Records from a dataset
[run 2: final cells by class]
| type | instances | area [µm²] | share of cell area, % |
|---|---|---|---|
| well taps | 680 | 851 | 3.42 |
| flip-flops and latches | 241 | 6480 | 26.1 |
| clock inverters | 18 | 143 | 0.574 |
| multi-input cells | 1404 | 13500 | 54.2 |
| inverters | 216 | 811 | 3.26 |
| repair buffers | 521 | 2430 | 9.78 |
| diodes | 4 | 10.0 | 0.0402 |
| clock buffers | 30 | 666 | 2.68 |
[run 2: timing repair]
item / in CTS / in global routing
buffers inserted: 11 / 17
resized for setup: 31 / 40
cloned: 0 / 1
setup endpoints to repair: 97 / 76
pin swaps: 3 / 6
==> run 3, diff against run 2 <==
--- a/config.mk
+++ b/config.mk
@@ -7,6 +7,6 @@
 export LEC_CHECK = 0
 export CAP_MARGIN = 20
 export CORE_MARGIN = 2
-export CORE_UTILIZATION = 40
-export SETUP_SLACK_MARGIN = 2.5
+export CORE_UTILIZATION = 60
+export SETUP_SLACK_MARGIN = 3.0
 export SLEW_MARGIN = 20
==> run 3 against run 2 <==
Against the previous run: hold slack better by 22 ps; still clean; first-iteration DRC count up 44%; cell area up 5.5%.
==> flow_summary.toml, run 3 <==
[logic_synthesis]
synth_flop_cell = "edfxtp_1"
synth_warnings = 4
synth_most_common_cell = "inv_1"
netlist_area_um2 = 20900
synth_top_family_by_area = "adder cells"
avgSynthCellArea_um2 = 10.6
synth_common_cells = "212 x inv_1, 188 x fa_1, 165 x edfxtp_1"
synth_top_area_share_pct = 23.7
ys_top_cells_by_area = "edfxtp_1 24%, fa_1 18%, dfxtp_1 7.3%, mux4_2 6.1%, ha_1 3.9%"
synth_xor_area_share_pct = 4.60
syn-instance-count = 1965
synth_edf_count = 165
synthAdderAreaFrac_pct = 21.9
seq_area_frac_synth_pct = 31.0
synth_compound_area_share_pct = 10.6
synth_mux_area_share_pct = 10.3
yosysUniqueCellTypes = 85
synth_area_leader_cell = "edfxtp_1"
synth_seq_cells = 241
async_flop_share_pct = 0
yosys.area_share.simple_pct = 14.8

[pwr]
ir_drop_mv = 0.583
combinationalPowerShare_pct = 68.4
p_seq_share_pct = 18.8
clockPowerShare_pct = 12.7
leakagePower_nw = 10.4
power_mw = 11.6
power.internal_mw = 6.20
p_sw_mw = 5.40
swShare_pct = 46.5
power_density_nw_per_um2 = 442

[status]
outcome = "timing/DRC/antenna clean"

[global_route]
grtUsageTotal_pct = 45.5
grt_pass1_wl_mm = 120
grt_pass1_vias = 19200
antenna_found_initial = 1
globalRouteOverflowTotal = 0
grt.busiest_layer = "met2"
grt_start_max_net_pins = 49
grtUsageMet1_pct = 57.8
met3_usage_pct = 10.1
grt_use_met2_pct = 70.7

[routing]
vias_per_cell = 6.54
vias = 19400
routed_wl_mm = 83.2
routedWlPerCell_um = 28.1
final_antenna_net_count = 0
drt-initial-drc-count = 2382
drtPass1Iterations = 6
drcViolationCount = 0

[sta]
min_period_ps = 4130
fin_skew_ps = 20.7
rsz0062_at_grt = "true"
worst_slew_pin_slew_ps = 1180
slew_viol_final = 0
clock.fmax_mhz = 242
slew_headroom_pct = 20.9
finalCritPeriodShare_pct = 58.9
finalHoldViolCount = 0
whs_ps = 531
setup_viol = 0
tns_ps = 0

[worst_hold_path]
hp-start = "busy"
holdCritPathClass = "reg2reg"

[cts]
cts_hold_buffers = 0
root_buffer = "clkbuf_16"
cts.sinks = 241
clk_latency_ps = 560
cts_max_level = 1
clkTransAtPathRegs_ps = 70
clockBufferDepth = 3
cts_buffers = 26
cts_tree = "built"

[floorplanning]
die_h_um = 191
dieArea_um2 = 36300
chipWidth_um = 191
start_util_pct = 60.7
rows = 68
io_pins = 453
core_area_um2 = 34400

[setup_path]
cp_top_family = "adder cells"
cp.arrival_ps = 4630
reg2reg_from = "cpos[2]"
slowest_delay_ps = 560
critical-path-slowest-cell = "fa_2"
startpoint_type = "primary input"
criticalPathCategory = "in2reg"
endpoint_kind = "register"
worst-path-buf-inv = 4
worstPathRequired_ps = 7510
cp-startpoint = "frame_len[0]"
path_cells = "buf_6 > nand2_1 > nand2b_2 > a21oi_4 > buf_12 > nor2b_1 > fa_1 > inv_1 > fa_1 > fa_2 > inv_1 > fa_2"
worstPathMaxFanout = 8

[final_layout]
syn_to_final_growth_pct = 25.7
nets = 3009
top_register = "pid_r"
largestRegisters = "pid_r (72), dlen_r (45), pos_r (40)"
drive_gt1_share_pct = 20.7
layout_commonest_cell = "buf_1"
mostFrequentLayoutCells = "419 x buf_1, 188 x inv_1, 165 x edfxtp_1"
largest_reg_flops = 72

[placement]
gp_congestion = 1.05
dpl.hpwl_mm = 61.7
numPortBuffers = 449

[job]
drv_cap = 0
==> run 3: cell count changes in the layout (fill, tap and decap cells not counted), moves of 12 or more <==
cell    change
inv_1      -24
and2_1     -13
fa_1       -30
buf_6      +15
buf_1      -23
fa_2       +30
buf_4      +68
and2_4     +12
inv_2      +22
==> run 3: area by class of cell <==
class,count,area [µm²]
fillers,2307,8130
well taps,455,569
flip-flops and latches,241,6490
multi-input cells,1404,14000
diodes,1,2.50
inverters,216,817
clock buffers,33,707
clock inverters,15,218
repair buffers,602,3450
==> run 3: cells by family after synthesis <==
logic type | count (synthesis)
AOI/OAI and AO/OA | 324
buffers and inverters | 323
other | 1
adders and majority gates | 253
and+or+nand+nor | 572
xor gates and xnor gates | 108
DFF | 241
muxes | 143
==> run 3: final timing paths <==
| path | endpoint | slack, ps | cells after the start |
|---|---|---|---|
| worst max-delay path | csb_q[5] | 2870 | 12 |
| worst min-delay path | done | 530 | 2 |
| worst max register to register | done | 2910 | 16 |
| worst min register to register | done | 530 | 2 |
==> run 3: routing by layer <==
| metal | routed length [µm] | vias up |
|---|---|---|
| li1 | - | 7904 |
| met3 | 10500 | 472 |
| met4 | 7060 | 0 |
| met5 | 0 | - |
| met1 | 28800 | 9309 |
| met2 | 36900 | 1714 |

• [EXERCISE BRIEF]
Which lines in the data above hold the string "after"? Show each one.

• [EXERCISE RESULT]
==> run 3: cells by family after synthesis <==
| path | endpoint | slack, ps | cells after the start |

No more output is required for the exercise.